The 3 Education Questions We Should Ask All Candidates for Public Office

There are 3 education questions that, when answered or dodged, tell all about a politician’s stance on public education:


Should all charter schools receiving any kind of tax money have identical testing requirements for their students as traditional public school students?

Should all charter schools receiving any tax money get identical types of public report cards on their students’ performance as are given to traditional public schools?

Should all charter schools receiving any tax money have the same accounting oversight requirements as traditional public schools?


Granted, these might sound a bit technical, but remember that many of our candidates for public office are lawyers and know quite well how to skirt more general questions.

Beware of the Man Behind the Curtain

How the candidates answer these questions will tell us aMan behind the curtain - Wizard of OZll about who is influencing their thinking. The questions can be answered with a simple “yes” or “no”. These questions will serve the same role as Toto who pulled back the curtain in The Wizard of Oz.

If they try to dodge or reinterpret the questions, then they are, in truth, being influenced by pro-corporate charter school investors and their front groups.

There are all kinds of reform-sounding phrases that candidates use to say no to any combination of these questions like “making room for disruptive change”, “freedom to innovate”, “freedom to find better solutions”, etc. But traditional public schools can and do engage in the same kinds of innovations while being fully accountable to the public.

Accountability is the Key

The key issue is accountability.  The public who have tax money extracted from them to pay for education, and who are the ultimate stakeholders in the outcome of public education, deserve this power of oversight no matter which type of school is receiving the tax money.

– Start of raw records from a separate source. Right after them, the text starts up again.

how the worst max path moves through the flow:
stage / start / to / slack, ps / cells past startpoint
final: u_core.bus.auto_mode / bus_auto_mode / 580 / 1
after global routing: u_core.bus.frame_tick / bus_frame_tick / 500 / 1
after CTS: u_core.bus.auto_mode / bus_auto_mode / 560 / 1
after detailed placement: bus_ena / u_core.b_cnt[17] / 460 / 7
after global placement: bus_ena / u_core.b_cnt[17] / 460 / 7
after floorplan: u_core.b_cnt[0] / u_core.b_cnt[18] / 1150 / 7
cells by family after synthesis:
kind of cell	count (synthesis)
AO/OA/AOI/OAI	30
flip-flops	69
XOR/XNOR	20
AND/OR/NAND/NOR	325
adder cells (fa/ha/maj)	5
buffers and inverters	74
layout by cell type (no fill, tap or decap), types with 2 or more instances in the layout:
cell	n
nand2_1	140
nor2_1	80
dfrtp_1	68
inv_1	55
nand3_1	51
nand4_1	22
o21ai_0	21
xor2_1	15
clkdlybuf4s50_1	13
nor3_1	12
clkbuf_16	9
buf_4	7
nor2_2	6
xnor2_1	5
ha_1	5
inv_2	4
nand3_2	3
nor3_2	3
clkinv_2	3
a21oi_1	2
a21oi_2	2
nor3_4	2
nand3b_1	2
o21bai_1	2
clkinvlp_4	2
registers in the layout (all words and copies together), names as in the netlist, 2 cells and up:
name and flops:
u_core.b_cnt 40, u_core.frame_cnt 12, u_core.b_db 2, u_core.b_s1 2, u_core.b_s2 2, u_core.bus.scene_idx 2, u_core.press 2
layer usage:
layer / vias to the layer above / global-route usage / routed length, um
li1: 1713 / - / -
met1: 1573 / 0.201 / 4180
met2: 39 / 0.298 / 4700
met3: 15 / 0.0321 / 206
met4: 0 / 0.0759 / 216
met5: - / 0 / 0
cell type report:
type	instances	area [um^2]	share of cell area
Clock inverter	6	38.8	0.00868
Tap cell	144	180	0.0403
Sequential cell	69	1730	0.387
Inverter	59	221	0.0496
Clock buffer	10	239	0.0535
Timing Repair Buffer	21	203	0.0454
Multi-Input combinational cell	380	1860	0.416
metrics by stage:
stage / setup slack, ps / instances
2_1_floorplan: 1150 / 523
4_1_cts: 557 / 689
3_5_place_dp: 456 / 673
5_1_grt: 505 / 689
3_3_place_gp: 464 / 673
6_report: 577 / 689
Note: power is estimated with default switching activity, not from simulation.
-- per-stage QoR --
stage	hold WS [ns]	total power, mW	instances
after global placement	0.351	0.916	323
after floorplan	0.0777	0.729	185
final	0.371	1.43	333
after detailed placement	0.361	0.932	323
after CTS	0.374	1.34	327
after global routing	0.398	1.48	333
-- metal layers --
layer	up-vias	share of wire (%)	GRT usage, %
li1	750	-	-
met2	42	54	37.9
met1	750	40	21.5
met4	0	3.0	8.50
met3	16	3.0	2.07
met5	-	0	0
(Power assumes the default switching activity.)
$ cat src/rtl/wb_pkg.sv
// Shared types and constants for the MEM/WB writeback stage.
// Load funct3 encodings, buffer entry layout and buffer geometry.
package wb_pkg;

    localparam int unsigned WB_DATA_W = 64;
    localparam int unsigned WB_ADDR_W = 5;
    localparam int unsigned DEPTH     = 2;
    localparam int unsigned PTR_W     = $clog2(DEPTH);

    localparam logic [2:0] LB  = 3'b000;
    localparam logic [2:0] LH  = 3'b001;
    localparam logic [2:0] LW  = 3'b010;
    localparam logic [2:0] LD  = 3'b011;
    localparam logic [2:0] LBU = 3'b100;
    localparam logic [2:0] LHU = 3'b101;
    localparam logic [2:0] LWU = 3'b110;

    typedef struct packed {
        logic [WB_DATA_W-1:0] data;
        logic [WB_ADDR_W-1:0] rd;
        logic                 we;
    } wb_entry_t;

    // Natural alignment check for a load of the given funct3 at byte offset off.
    function automatic logic load_misaligned(input logic [2:0] funct3, input logic [2:0] off);
        logic bad;
        case (funct3)
            LB, LBU: bad = 1'b0;
            LH, LHU: bad = off[0];
            LW, LWU: bad = |off[1:0];
            LD:      bad = |off;
            default: bad = 1'b1;
        endcase
        return bad;
    endfunction

endpackage

$ cat src/rtl/load_formatter.sv
// Combinational load data formatter: selects the addressed byte/half/word of an
// aligned doubleword and sign- or zero-extends it; flags misaligned or illegal loads.
module load_formatter
    import wb_pkg::*;
(
    input  logic [WB_DATA_W-1:0] mem_rdata,
    input  logic [2:0]           off,
    input  logic [2:0]           funct3,
    output logic [WB_DATA_W-1:0] data,
    output logic                 misaligned
);

    logic [WB_DATA_W-1:0] shifted;

    always_comb begin
        shifted    = mem_rdata >> {off, 3'b000};
        misaligned = load_misaligned(funct3, off);
        data       = '0;
        case (funct3)
            LB:      data = {{(WB_DATA_W-8){shifted[7]}}, shifted[7:0]};
            LBU:     data = {{(WB_DATA_W-8){1'b0}}, shifted[7:0]};
            LH:      data = {{(WB_DATA_W-16){shifted[15]}}, shifted[15:0]};
            LHU:     data = {{(WB_DATA_W-16){1'b0}}, shifted[15:0]};
            LW:      data = {{(WB_DATA_W-32){shifted[31]}}, shifted[31:0]};
            LWU:     data = {{(WB_DATA_W-32){1'b0}}, shifted[31:0]};
            LD:      data = mem_rdata;
            default: data = '0;
        endcase
    end

endmodule

$ cat src/rtl/writeback_stage.sv
// MEM/WB stage: 2-entry skid buffer between the memory stage and the register
// file write port, with load formatting, forwarding tap and retired-write counter.
module writeback_stage
    import wb_pkg::*;
#(
    parameter int unsigned DATA_W = WB_DATA_W,
    parameter int unsigned ADDR_W = WB_ADDR_W,
    parameter int unsigned CNT_W  = 32
) (
    input  logic              clk,
    input  logic              reset,
    input  logic              in_valid,
    output logic              in_ready,
    input  logic [DATA_W-1:0] ALUResult,
    input  logic [DATA_W-1:0] MemReadData,
    input  logic              MemtoReg,
    input  logic              RegWriteIn,
    input  logic [ADDR_W-1:0] RDIn,
    input  logic [2:0]        Funct3,
    input  logic              hold,
    output logic [DATA_W-1:0] WriteData,
    output logic [ADDR_W-1:0] RD,
    output logic              RegWrite,
    output logic              FwdValid,
    output logic              LoadMisaligned,
    output logic [CNT_W-1:0]  RetireCount
);

    wb_entry_t         entries_q [DEPTH];
    wb_entry_t         new_entry;
    wb_entry_t         head;
    logic [PTR_W-1:0]  head_q, head_d;
    logic [PTR_W-1:0]  tail_q, tail_d;
    logic [1:0]        count_q, count_d;
    logic              in_ready_q;
    logic [DATA_W-1:0] wdata_q;
    logic [ADDR_W-1:0] rd_q;
    logic              misaligned_q;
    logic [CNT_W-1:0]  retire_cnt_q;

    logic [DATA_W-1:0] fmt_data;
    logic              fmt_misaligned;
    logic              push;
    logic              pop;
    logic              head_valid;
    logic              bad_load;

    load_formatter u_load_formatter (
        .mem_rdata  (MemReadData),
        .off        (ALUResult[2:0]),
        .funct3     (Funct3),
        .data       (fmt_data),
        .misaligned (fmt_misaligned)
    );

    assign push       = in_valid & in_ready_q;
    assign head_valid = (count_q != 2'd0);
    assign head       = entries_q[head_q];
    assign pop        = head_valid & ~hold;
    assign bad_load   = MemtoReg & fmt_misaligned;

    always_comb begin
        new_entry.data = MemtoReg ? fmt_data : ALUResult;
        new_entry.rd   = RDIn;
        // x0 writes and faulting loads still occupy a slot but never write.
        new_entry.we   = RegWriteIn & (RDIn != '0) & ~bad_load;
    end

    always_comb begin
        head_d  = head_q;
        tail_d  = tail_q;
        count_d = count_q;
        if (push) begin
            tail_d = tail_q + 1'b1;
        end
        if (pop) begin
            head_d = head_q + 1'b1;
        end
        case ({push, pop})
            2'b10:   count_d = count_q + 2'd1;
            2'b01:   count_d = count_q - 2'd1;
            default: count_d = count_q;
        endcase
    end

    always_ff @(posedge clk) begin
        if (push) begin
            entries_q[tail_q] <= new_entry;
        end
    end

    always_ff @(posedge clk or posedge reset) begin
        if (reset) begin
            head_q       <= '0;
            tail_q       <= '0;
            count_q      <= 2'd0;
            in_ready_q   <= 1'b1;
            wdata_q      <= '0;
            rd_q         <= '0;
            misaligned_q <= 1'b0;
            retire_cnt_q <= '0;
        end else begin
            head_q       <= head_d;
            tail_q       <= tail_d;
            count_q      <= count_d;
            in_ready_q   <= (count_d < 2'(DEPTH));
            misaligned_q <= push & bad_load;
            if (head_valid) begin
                wdata_q <= head.data;
                rd_q    <= head.rd;
            end
            if (RegWrite) begin
                retire_cnt_q <= retire_cnt_q + 1'b1;
            end
        end
    end

    always_comb begin
        in_ready       = in_ready_q;
        RegWrite       = pop & head.we;
        FwdValid       = head_valid & head.we;
        WriteData      = head_valid ? head.data : wdata_q;
        RD             = head_valid ? head.rd : rd_q;
        LoadMisaligned = misaligned_q;
        RetireCount    = retire_cnt_q;
    end

    a_count_range: assert property (@(posedge clk) disable iff (reset) count_q <= 2'(DEPTH));
    a_no_push_full: assert property (@(posedge clk) disable iff (reset)
        (count_q == 2'(DEPTH)) |-> !push);
    a_write_fwd: assert property (@(posedge clk) disable iff (reset) RegWrite |-> FwdValid);

endmodule

$ cat config.mk
export PLATFORM = sky130hd
export DESIGN_NAME = writeback_stage
export DESIGN_NICKNAME = d
export VERILOG_FILES = /design/src/rtl/wb_pkg.sv /design/src/rtl/load_formatter.sv /design/src/rtl/writeback_stage.sv
export SDC_FILE = /design/constraint.sdc
export NUM_CORES = 1
export LEC_CHECK = 0
export BUFFER_PORTS_ARGS = -buffer_cell sky130_fd_sc_hd__buf_2
export CAP_MARGIN = 40
export CORE_ASPECT_RATIO = 0.8
export CORE_UTILIZATION = 55
export DETAILED_ROUTE_END_ITERATION = 8
export GPL_ROUTABILITY_DRIVEN = 0
export PLACE_DENSITY = 0.8
export SLEW_MARGIN = 25
export SYNTH_ARGS = -nofsm -noshare
export SYNTH_HDL_FRONTEND = slang
export SYNTH_SLANG_ARGS = --single-unit
$ cat constraint.sdc
create_clock -name clk -period 4.9 [get_ports clk]
set_input_delay 1.47 -clock clk [delete_from_list [all_inputs] [get_ports clk]]
set_output_delay 1.47 -clock clk [all_outputs]
set_load 0.005 [all_outputs]
Word level (Yosys, flattened, before mapping) --
Memories as Yosys holds them, arrays and structs flattened. Index checks and enable logic that the tools add are counted.
Storage, ports and cells: output and inout bits 105, input bits 142, memory bits (writable) 140, bits in registers 107, memories kept 1
Cells by class: muxes and demuxes 8, bitwise logic cells 10, order comparisons 1, add/subtract/negate cells 5, shift operators 1, eq/ne operators 8, reductions and logical operators 8
Memory list:
- entries_q | words 2, bits a word 70, read ports 1, clocked after memory_dff 0, write ports 1, RTL line writeback_stage.sv:29 | wb_entry_t entries_q [DEPTH];
Operators by type and width (number):
- 64-bit one-hot mux with 7 select lines | 1
- 64-bit 2-to-1 mux | 2
- 64-bit by 6-bit >> shifter with 32-bit output | 1
- 32-bit by 1-bit adder with 32-bit output, second input constant | 1
- 3-bit == test, second input constant | 3
- 1-bit bitwise AND | 8
- 2-bit OR reduction | 4
- 3-bit by 2-bit == test with 1-bit output, second input constant | 2
- 5-bit 2-to-1 mux | 1
- 5-bit nonzero test | 1
- 1-bit one-hot mux with 4 select lines | 1
- 2-bit one-hot mux with 2 select lines | 1
- 3-bit by 1-bit == test with 1-bit output, second input constant | 1
- 3-bit zero test | 1
- 3-bit OR reduction | 1
- 1-bit adder, second input constant | 2
- 2-bit by 1-bit adder with 2-bit output, second input constant | 1
- 2-bit by 1-bit == test with 1-bit output, second input constant | 1
- 2-bit == test, second input constant | 1
- 2-bit < comparator, second input constant | 1
- 1-bit 2-to-1 mux | 2
- 1-bit inverter | 2
- 2-bit nonzero test | 1
- 2-bit by 1-bit subtractor with 2-bit output, second input constant | 1

Longest topological paths before layout --
word-level depth 6, mapped depth 9, depth with buffers taken out 6

By module --
Synthesis repeated with hierarchy kept, for this count alone.
Second synthesis, totals: cell total of the unflattened synthesis 970, area total of the unflattened synthesis 12264.3 µm²
Modules (own cells, without submodules):
- writeback_stage | times used 1, cells each 661, area an instance 9813.2 µm², sequential area each 6882.9 µm²
- load_formatter | times used 1, cells each 309, area an instance 2451.1 µm², sequential area each 0.0 µm²

Worst setup path after synthesis --
No wires, ideal clock.
path type input to register, start point input port in_valid, end point memory entries_q[0][0] (netlist name), enable pin, path buffers 0, stages on the path 2, path slack -108 ps, arrival time 4509 ps, cells stage by stage nand2_1 nor2_1
On the way: word-level cells in the longest chain between the ends 3
RTL lines:
- start, declared | RTL line writeback_stage.sv:12 | input logic in_valid,
- 1-bit bitwise AND | RTL line writeback_stage.sv:56 | assign push = in_valid & in_ready_q;
- 1-bit 2-to-1 mux | RTL line writeback_stage.sv:87 | if (push) begin
- 1-bit 2-to-1 mux (implied by the code) | RTL line writeback_stage.sv:88 | entries_q[tail_q] <= new_entry;
- end, declared | RTL line writeback_stage.sv:29
Every way passes these cells.

Worst setup path after layout --
start point register head_q, end point output port RegWrite
On the way: word-level cells in the longest chain between the ends 2
RTL lines:
- start, declared | RTL line writeback_stage.sv:32 | logic [PTR_W-1:0] head_q, head_d;
- start signal, assigned | RTL line writeback_stage.sv:94 | head_q <= '0;
- start signal, assigned | RTL line writeback_stage.sv:103 | head_q <= head_d;
- memory 2 x 70 bit
- 1-bit bitwise AND | RTL line writeback_stage.sv:120 | RegWrite = pop & head.we;
- end, declared | RTL line writeback_stage.sv:23 | output logic RegWrite,
Every way passes these cells.

==> report_table.html <==
<table>
<tr><th>Metric</th><th>Value</th></tr>
<tr><th colspan="2">Status</th></tr>
<tr><td>Status</td><td>finished, final reports clean</td></tr>
<tr><th colspan="2">Min path</th></tr>
<tr><td>Hold Crit Depth</td><td>2</td></tr>
<tr><td>Worst min-delay path startpoint</td><td>wdata_q[24]$_DFF_PP0_</td></tr>
<tr><td>Worst-case hold path end point</td><td>wdata_q[24]$_DFF_PP0_</td></tr>
<tr><td>Path class of the lowest-slack min-delay path</td><td>reg2reg</td></tr>
<tr><th colspan="2">STA</th></tr>
<tr><td>Final Hold Vio Count</td><td>0</td></tr>
<tr><td>Final critical-path share of the clock period</td><td>0.823</td></tr>
<tr><td>Time the worst path needs with I/O delays and setup</td><td>slightly above 4000 ps</td></tr>
<tr><td>Max Fclk</td><td>248 MHz</td></tr>
<tr><td>Worst Hold Slack</td><td>484 ps</td></tr>
<tr><td>Unrepaired setup endpoints after global routing</td><td>false</td></tr>
<tr><td>Transition time at the pin with the least slew margin</td><td>around 790 ps</td></tr>
<tr><td>Slew margin rel.</td><td>0.473</td></tr>
<tr><td>Fin. max-slew vios</td><td>0</td></tr>
<tr><td>Final worst clock skew</td><td>15.2 ps</td></tr>
<tr><td>TNS Setup</td><td>0 ps</td></tr>
<tr><td>Final setup viols</td><td>0</td></tr>
<tr><th colspan="2">Global route</th></tr>
<tr><td>GR Util met3</td><td>0.0549</td></tr>
<tr><td>Vias in the first global route</td><td>~8,600</td></tr>
<tr><td>GR met1 Demand/Resource</td><td>0.414</td></tr>
<tr><td>Most used routing layer</td><td>met2</td></tr>
<tr><td>Largest net degree at the start of global routing</td><td>139</td></tr>
<tr><td>Total overflow reported by the global router</td><td>0</td></tr>
<tr><td>Global-route wire length before repair</td><td>50,000 µm</td></tr>
<tr><td>GR Util met2</td><td>0.460</td></tr>
<tr><td>Global routing usage summed across all routing layers</td><td>0.292</td></tr>
<tr><td>Number of antenna violations at the first check in global routing</td><td>4</td></tr>
<tr><th colspan="2">CTS</th></tr>
<tr><td>Buffer type at the clock tree root</td><td>sky130_fd_sc_hd__clkbuf_16</td></tr>
<tr><td>Clock slew at the register clock pins of the worst setup and hold paths</td><td>60 ps</td></tr>
<tr><td>CTS H-tree lvls</td><td>1</td></tr>
<tr><td>CTS tree</td><td>built</td></tr>
<tr><td>CTS-repair resized insts</td><td>0</td></tr>
<tr><td>Buffer levels on the longest clock path</td><td>3</td></tr>
<tr><td>Number of buffers inserted during clock tree synthesis</td><td>25</td></tr>
<tr><td>Hold buffer count at cts</td><td>0</td></tr>
<tr><td>Clock latency at the later pin of the worst-skew pair</td><td>between 500 and 600 ps</td></tr>
<tr><td>CTS Sinks</td><td>247</td></tr>
<tr><td>Number of setup buffers added after CTS</td><td>0</td></tr>
<tr><th colspan="2">Synthesis</th></tr>
<tr><td>Share of synthesized area occupied by flip-flops and latches</td><td>0.574</td></tr>
<tr><td>Main combinational cell family by area after synthesis</td><td>multiplexers</td></tr>
<tr><td>Proportion of synthesized area in mux cells</td><td>0.154</td></tr>
<tr><td>Fraction of registers with async set/reset</td><td>0.433</td></tr>
<tr><td>Post-Synth XOR/XNOR Area</td><td>0.0270</td></tr>
<tr><td>Number of flops mapped to enable cells by yosys</td><td>140</td></tr>
<tr><td>Register bit total from synthesis</td><td>between 200 and 250</td></tr>
<tr><td>Top FF cell, synth</td><td>sky130_fd_sc_hd__edfxtp_1</td></tr>
<tr><td>Synthesized-area fraction occupied by adder cells</td><td>0.00209</td></tr>
<tr><td>Number of nets produced by synthesis</td><td>1,100</td></tr>
<tr><td>Basic-gate share of the synthesized area counting and, or, nand and nor cells</td><td>0.0733</td></tr>
<tr><td>Compound-cell area share of the yosys netlist</td><td>0.122</td></tr>
<tr><td>Average cell area after synthesis</td><td>12.5 µm²</td></tr>
<tr><td>Most used standard cells in the synthesized netlist</td><td>sky130_fd_sc_hd__edfxtp_1 (140), sky130_fd_sc_hd__dfrtp_1 (106), sky130_fd_sc_hd__mux2i_1 (94)</td></tr>
<tr><td>Cell type contributing the most total cell area after synthesis</td><td>sky130_fd_sc_hd__edfxtp_1</td></tr>
<tr><td>Cell types with the largest area share after synthesis</td><td>sky130_fd_sc_hd__edfxtp_1 (35%), sky130_fd_sc_hd__dfrtp_1 (22%), sky130_fd_sc_hd__mux2i_1 (7.9%), sky130_fd_sc_hd__mux4_2 (6.6%), sky130_fd_sc_hd__o221ai_1 (4.1%)</td></tr>
<tr><td>Yosys cell types</td><td>48</td></tr>
<tr><td>Area share of the largest cell type after synthesis</td><td>0.351</td></tr>
<tr><td>Syn Inst Count</td><td>956</td></tr>
<tr><td>Ys Warns</td><td>0</td></tr>
<tr><td>Cell with the most instances after synthesis</td><td>sky130_fd_sc_hd__edfxtp_1</td></tr>
<tr><td>Post-synthesis cell area</td><td>about 12,000 µm²</td></tr>
<tr><th colspan="2">Cells and area</th></tr>
<tr><td>Area delta synth-&gt;final</td><td>19.1%</td></tr>
<tr><td>Proportion of layout cells with a drive suffix above 1</td><td>0.303</td></tr>
<tr><td>Number of filler cells placed in the layout</td><td>1,525</td></tr>
<tr><td>Final Core Density</td><td>0.680</td></tr>
<tr><td>Number of nets in the layout</td><td>1,317</td></tr>
<tr><th colspan="2">Detailed routing</th></tr>
<tr><td>Ratio of routed vias to standard cells</td><td>around 6.1</td></tr>
<tr><td>Average wire length per cell after detail routing</td><td>22.3 µm</td></tr>
<tr><td>Residual antenna-violating net count after detailed routing</td><td>0</td></tr>
<tr><td>Total wirelength of the detailed-routed design</td><td>32,700 µm</td></tr>
<tr><td>Total number of vias</td><td>8,968</td></tr>
<tr><td>Drt drc</td><td>0</td></tr>
<tr><td>Violation count after the first detailed-route iteration</td><td>1,165</td></tr>
<tr><td>Drt pass-1 iters</td><td>7</td></tr>
<tr><th colspan="2">Die</th></tr>
<tr><td>Total Die Area</td><td>~22,000 µm²</td></tr>
<tr><td>Starting utilization of the core area</td><td>0.571</td></tr>
<tr><td>I/O Pins</td><td>247</td></tr>
<tr><td>Die Wd</td><td>167 µm</td></tr>
<tr><td>Die Y-Extent</td><td>134 µm</td></tr>
<tr><td>Core area</td><td>21,000 µm²</td></tr>
<tr><td># rows</td><td>47</td></tr>
<tr><th colspan="2">Critical path</th></tr>
<tr><td>Worst Path Class, Setup</td><td>reg2out</td></tr>
<tr><td>CP max FO</td><td>42</td></tr>
<tr><td>Gate family responsible for the most delay along the worst path</td><td>flip-flops</td></tr>
<tr><td>Critical path buffers and inverters</td><td>1</td></tr>
<tr><td>Worst path arrival time</td><td>2570 ps</td></tr>
<tr><td>Critical path launch point type</td><td>register</td></tr>
<tr><td>Worst R2R End</td><td>RetireCount[21]$_DFFE_PP0P_</td></tr>
<tr><td>Worst stage delay on the critical path</td><td>around 940 ps</td></tr>
<tr><td>Cell-by-cell listing of the critical path</td><td>mux2i_1, nor3_1, buf_2</td></tr>
<tr><td>Register-to-register setup slack</td><td>about 2200 ps</td></tr>
<tr><td>Critical path capture point type</td><td>output port</td></tr>
<tr><td>Launching point of the worst reg2reg path</td><td>head_q$_DFFE_PP0P_</td></tr>
<tr><td>Master of the slowest instance on the critical path</td><td>sky130_fd_sc_hd__dfrtp_4</td></tr>
<tr><td>Worst EP required</td><td>3430 ps</td></tr>
<tr><td>Path depth of the worst reg2reg path</td><td>5</td></tr>
<tr><th colspan="2">Job</th></tr>
<tr><td>Max-capacitance violation count</td><td>0</td></tr>
<tr><th colspan="2">Power</th></tr>
<tr><td>Largest vdd supply drop</td><td>367 µV</td></tr>
<tr><td>Cell Pwr Density</td><td>494 nW/µm²</td></tr>
<tr><td>Total power of the final layout</td><td>0.00705 W</td></tr>
<tr><td>Leak Pwr</td><td>6.12 nW</td></tr>
<tr><th colspan="2">Placement</th></tr>
<tr><td>Number of input and output port buffers inserted</td><td>~250</td></tr>
<tr><td>HPWL after DPL</td><td>23,000 µm</td></tr>
</table>
[report_power, final]
group          switching [W]  total (W)  leakage, nW  internal (W)
registers           0.000281    0.00311         2.64       0.00283
logic                0.00121    0.00210         3.10      0.000891
clock network       0.000782    0.00184        0.387       0.00106
total                0.00228    0.00705         6.12       0.00478
[worst max-delay path by stage]
stage	slack, ps	end	cells after the start	start
after floorplan	610	LoadMisaligned$_DFF_PP0_	1	reset
after global placement	920	entries_q[0][54]$_DFFE_PP_	6	ALUResult[2]
after detailed placement	890	entries_q[0][33]$_DFFE_PP_	5	ALUResult[0]
after CTS	830	RegWrite	3	head_q$_DFFE_PP0P_
after global routing	720	RegWrite	3	head_q$_DFFE_PP0P_
final	860	RegWrite	3	head_q$_DFFE_PP0P_
[sequential cells by signal, summed over array words and instances, names as in the netlist]
signal	cells
count_q	2
LoadMisaligned	1
tail_q	1
in_ready	1
entries_q	140
head_q	1
rd_q	5
wdata_q	64
RetireCount	32
[layout make-up]
cell class              count  area (µm²)  share of cell area
repair buffers            265        1470               0.103
inverters                  58         220              0.0154
well taps                 269         337              0.0236
clock buffers              38         714              0.0500
flip-flops and latches    247        6890               0.482
diodes                      3        7.51            0.000526
multi-input cells         576        4570               0.320
clock inverters             8        71.3             0.00500
[cell usage in the layout (no fill, tap or decap), drive strengths merged, types with 8 or more instances in the layout]
cell type and count:
mux2 10, dfrtp 106, nand2 85, mux4 35
a21oi 49, nand3b 8, nor2 26, o221ai 56
edfxtp 140, buf 265, xnor2 28, nand4 11
a222oi 13, xor2 9, and3 9, clkbuf 38
mux2i 94, o21ai 82, nand3 11, inv 58
[per-stage QoR]
stage	setup WS [ps]	instances	cell area, µm²
6_report	865	1464	14300
2_1_floorplan	614	956	12000
4_1_cts	830	1461	14300
5_1_grt	725	1464	14300
3_3_place_gp	916	1412	13400
3_5_place_dp	894	1415	13500
[logic make-up after synthesis]
group                      Yosys count
DFF                                247
xor gates and xnor gates            37
adders and majority gates            2
AOI/OAI and AO/OA                  224
buffers and inverters              133
and+or+nand+nor                    174
muxes                              139
[metal layers]
layer  part of all wire  wire (µm)
met1               0.41      13500
met2               0.46      15000
met3               0.10       3290
met4              0.029        964
met5            0.00031         10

It should be this simple: If any school receives tax money, it is fully accountable for following the rules, whether it be financial (audits) or academic (testing).

But charter school corporations do not want it to be this simple. They want the state to make you pay tax money that goes to them, and then is not accounted for in any way. What a sweet deal! What corporation wouldn’t want that?

The taxpayer should not stand for it.

In earlier posts I have pointed out this very discrepancy with recent charter school proposals here in Oklahoma. The proposals here are nearly identical to other states because the corporate interests pushing them want national uniformity that will allow for industrial economies of scale.

Persistent Wrongdoing Requires Persistent Oversight

In the post, Bill Allowing Charter School Debt Threatens School Funds in Oklahoma, I showed how the most recent charter school proposals not only exempt charters from having their students tested with the same tests as public schools; but, also to be exempt from the same tough accounting and debt rules as public schools.

In another post, This is What Happens When Bankers Run Public Schools, I showed how in more and more states where the accounting and public disclosure laws are not as strict for charters, it is a disaster for the children who have to see their school closed, sometimes right at the end of the school year.

It may just be that if charters are subjected to the same accounting and testing measures as traditional public schools, we will see that they are no better, and in some cases worse, than their traditional counterparts in all aspects. Education corporations won’t want you know that.

The bottom line: If a school is receiving tax money, it is a public school. If it is a public school, it should have identical accounting and testing measures applied.